Saved data entries:

□ □ □ □ □

**src/rtl/fir_axis_engine.sv**
```systemverilog
// Sequential FIR engine: taps and run length are loaded over AXI-Lite, samples
// stream in on ss_*, and one tap product is accumulated per cycle before each
// filtered sample is presented on sm_*.
//
// Ports
//   wb_clk_i, wb_rst_i        clock, synchronous active-high reset
//   aw*/w*                    AXI-Lite write (address and data accepted together)
//   ar*/r*                    AXI-Lite read (one outstanding read)
//   ss_tvalid/tready/tdata    input sample stream (ss_tlast unused)
//   sm_tvalid/tready/tdata    output sample stream, sm_tlast on final sample
//
// Register map: 0x00 ap_ctrl {idle, done, start}, 0x10 data_length,
//               0x40 + 4*i tap[i]. Unmapped reads return 0.
module fir_axis_engine #(
    parameter int pADDR_WIDTH = 12,
    parameter int pDATA_WIDTH = 32,
    parameter int Tape_Num    = 11
) (
    input  logic                   wb_clk_i,
    input  logic                   wb_rst_i,
    input  logic                   awvalid,
    output logic                   awready,
    input  logic [pADDR_WIDTH-1:0] awaddr,
    input  logic                   wvalid,
    output logic                   wready,
    input  logic [pDATA_WIDTH-1:0] wdata,
    input  logic                   arvalid,
    output logic                   arready,
    input  logic [pADDR_WIDTH-1:0] araddr,
    output logic                   rvalid,
    input  logic                   rready,
    output logic [pDATA_WIDTH-1:0] rdata,
    input  logic                   ss_tvalid,
    output logic                   ss_tready,
    input  logic [pDATA_WIDTH-1:0] ss_tdata,
    input  logic                   ss_tlast,
    output logic                   sm_tvalid,
    input  logic                   sm_tready,
    output logic [pDATA_WIDTH-1:0] sm_tdata,
    output logic                   sm_tlast
);

    localparam int unsigned AW = pADDR_WIDTH;
    localparam int unsigned DW = pDATA_WIDTH;
    localparam int unsigned NT = Tape_Num;
    localparam int unsigned KW = (NT > 1) ? $clog2(NT) : 1;

    localparam logic [AW-1:0] ADDR_CTRL = AW'(0);
    localparam logic [AW-1:0] ADDR_LEN  = AW'(16);
    localparam logic [AW-1:0] TAP_BASE  = AW'(64);
    localparam logic [AW-1:0] TAP_END   = AW'(64 + 4 * NT);
    localparam logic [KW-1:0] K_LAST    = KW'(NT - 1);

    typedef enum logic [1:0] {S_IDLE, S_WAIT_IN, S_MAC, S_OUT} state_t;

    state_t          state;
    logic [DW-1:0]   taps  [NT];
    logic [DW-1:0]   x_buf [NT];
    logic [DW-1:0]   data_length;
    logic [DW-1:0]   acc;
    logic [DW-1:0]   count;
    logic [KW-1:0]   k;
    logic            ap_done;
    logic            ap_idle;
    logic            rd_ctrl;
    logic [DW-1:0]   rd_mux;
    logic [DW-1:0]   mac_prod;
    logic            wr_fire;
    logic            start_req;
    logic            rd_ctrl_done;
    logic            unused_ok;

    function automatic logic is_tap(input logic [AW-1:0] a);
        return (a >= TAP_BASE) && (a < TAP_END) && (a[1:0] == 2'b00);
    endfunction

    function automatic logic [KW-1:0] tap_idx(input logic [AW-1:0] a);
        logic [AW-1:0] off;
        off = (a - TAP_BASE) >> 2;
        return KW'(off);
    endfunction

    assign unused_ok = ss_tlast;

    // Address and data are only accepted together, in the same cycle.
    assign wr_fire = awvalid && wvalid;
    assign awready = wr_fire;
    assign wready  = wr_fire;
    assign arready = !rvalid;

    assign start_req = wr_fire && (awaddr == ADDR_CTRL) && wdata[0]
                       && (state == S_IDLE) && (data_length != '0);
    assign rd_ctrl_done = rvalid && rready && rd_ctrl;

    // Low DW bits of the product are identical for signed and unsigned operands.
    assign mac_prod = DW'($signed(taps[k]) * $signed(x_buf[k]));

    // Read data mux, sampled when the read address is accepted.
    always_comb begin
        rd_mux = '0;
        if (araddr == ADDR_CTRL) begin
            rd_mux = DW'({ap_idle, ap_done, 1'b0});
        end else if (araddr == ADDR_LEN) begin
            rd_mux = data_length;
        end else if (is_tap(araddr)) begin
            rd_mux = taps[tap_idx(araddr)];
        end
    end

    // AXI-Lite read channel.
    always_ff @(posedge wb_clk_i) begin
        if (wb_rst_i) begin
            rvalid  <= 1'b0;
            rdata   <= '0;
            rd_ctrl <= 1'b0;
        end else if (!rvalid && arvalid) begin
            rvalid  <= 1'b1;
            rdata   <= rd_mux;
            rd_ctrl <= (araddr == ADDR_CTRL);
        end else if (rvalid && rready) begin
            rvalid  <= 1'b0;
        end
    end

    // Configuration writes, control FSM and MAC datapath.
    always_ff @(posedge wb_clk_i) begin
        if (wb_rst_i) begin
            state       <= S_IDLE;
            for (int unsigned i = 0; i < NT; i++) begin
                taps[i]  <= '0;
                x_buf[i] <= '0;
            end
            data_length <= '0;
            acc         <= '0;
            count       <= '0;
            k           <= '0;
            ap_done     <= 1'b0;
            ap_idle     <= 1'b1;
            ss_tready   <= 1'b0;
            sm_tvalid   <= 1'b0;
            sm_tdata    <= '0;
            sm_tlast    <= 1'b0;
        end else begin
            if (rd_ctrl_done) begin
                ap_done <= 1'b0;
            end
            if (wr_fire && (state == S_IDLE)) begin
                if (awaddr == ADDR_LEN) begin
                    data_length <= wdata;
                end
                if (is_tap(awaddr)) begin
                    taps[tap_idx(awaddr)] <= wdata;
                end
            end

            case (state)
                S_IDLE: begin
                    if (start_req) begin
                        for (int unsigned i = 0; i < NT; i++) begin
                            x_buf[i] <= '0;
                        end
                        count     <= '0;
                        ap_done   <= 1'b0;
                        ap_idle   <= 1'b0;
                        ss_tready <= 1'b1;
                        state     <= S_WAIT_IN;
                    end
                end
                S_WAIT_IN: begin
                    // ss_tready is high throughout this state.
                    if (ss_tvalid) begin
                        x_buf[0] <= ss_tdata;
                        for (int unsigned i = 1; i < NT; i++) begin
                            x_buf[i] <= x_buf[i-1];
                        end
                        acc       <= '0;
                        k         <= '0;
                        ss_tready <= 1'b0;
                        state     <= S_MAC;
                    end
                end
                S_MAC: begin
                    acc <= acc + mac_prod;
                    k   <= k + KW'(1);
                    if (k == K_LAST) begin
                        state <= S_OUT;
                    end
                end
                S_OUT: begin
                    // First OUT cycle loads the output register; it then holds until taken.
                    if (!sm_tvalid) begin
                        sm_tvalid <= 1'b1;
                        sm_tdata  <= acc;
                        sm_tlast  <= (count == data_length - DW'(1));
                    end else if (sm_tready) begin
                        sm_tvalid <= 1'b0;
                        count     <= count + DW'(1);
                        if (sm_tlast) begin
                            ap_done <= 1'b1;
                            ap_idle <= 1'b1;
                            state   <= S_IDLE;
                        end else begin
                            ss_tready <= 1'b1;
                            state     <= S_WAIT_IN;
                        end
                    end
                end
                default: state <= S_IDLE;
            endcase
        end
    end

endmodule

```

□ □ □ □ □

WHAT THE TASK ASKS: Across the records above, show each line containing the word "else".

THE ANSWER:
        end else if (araddr == ADDR_LEN) begin
        end else if (is_tap(araddr)) begin
        end else if (!rvalid && arvalid) begin
        end else if (rvalid && rready) begin
        end else begin
                    end else if (sm_tready) begin
                        end else begin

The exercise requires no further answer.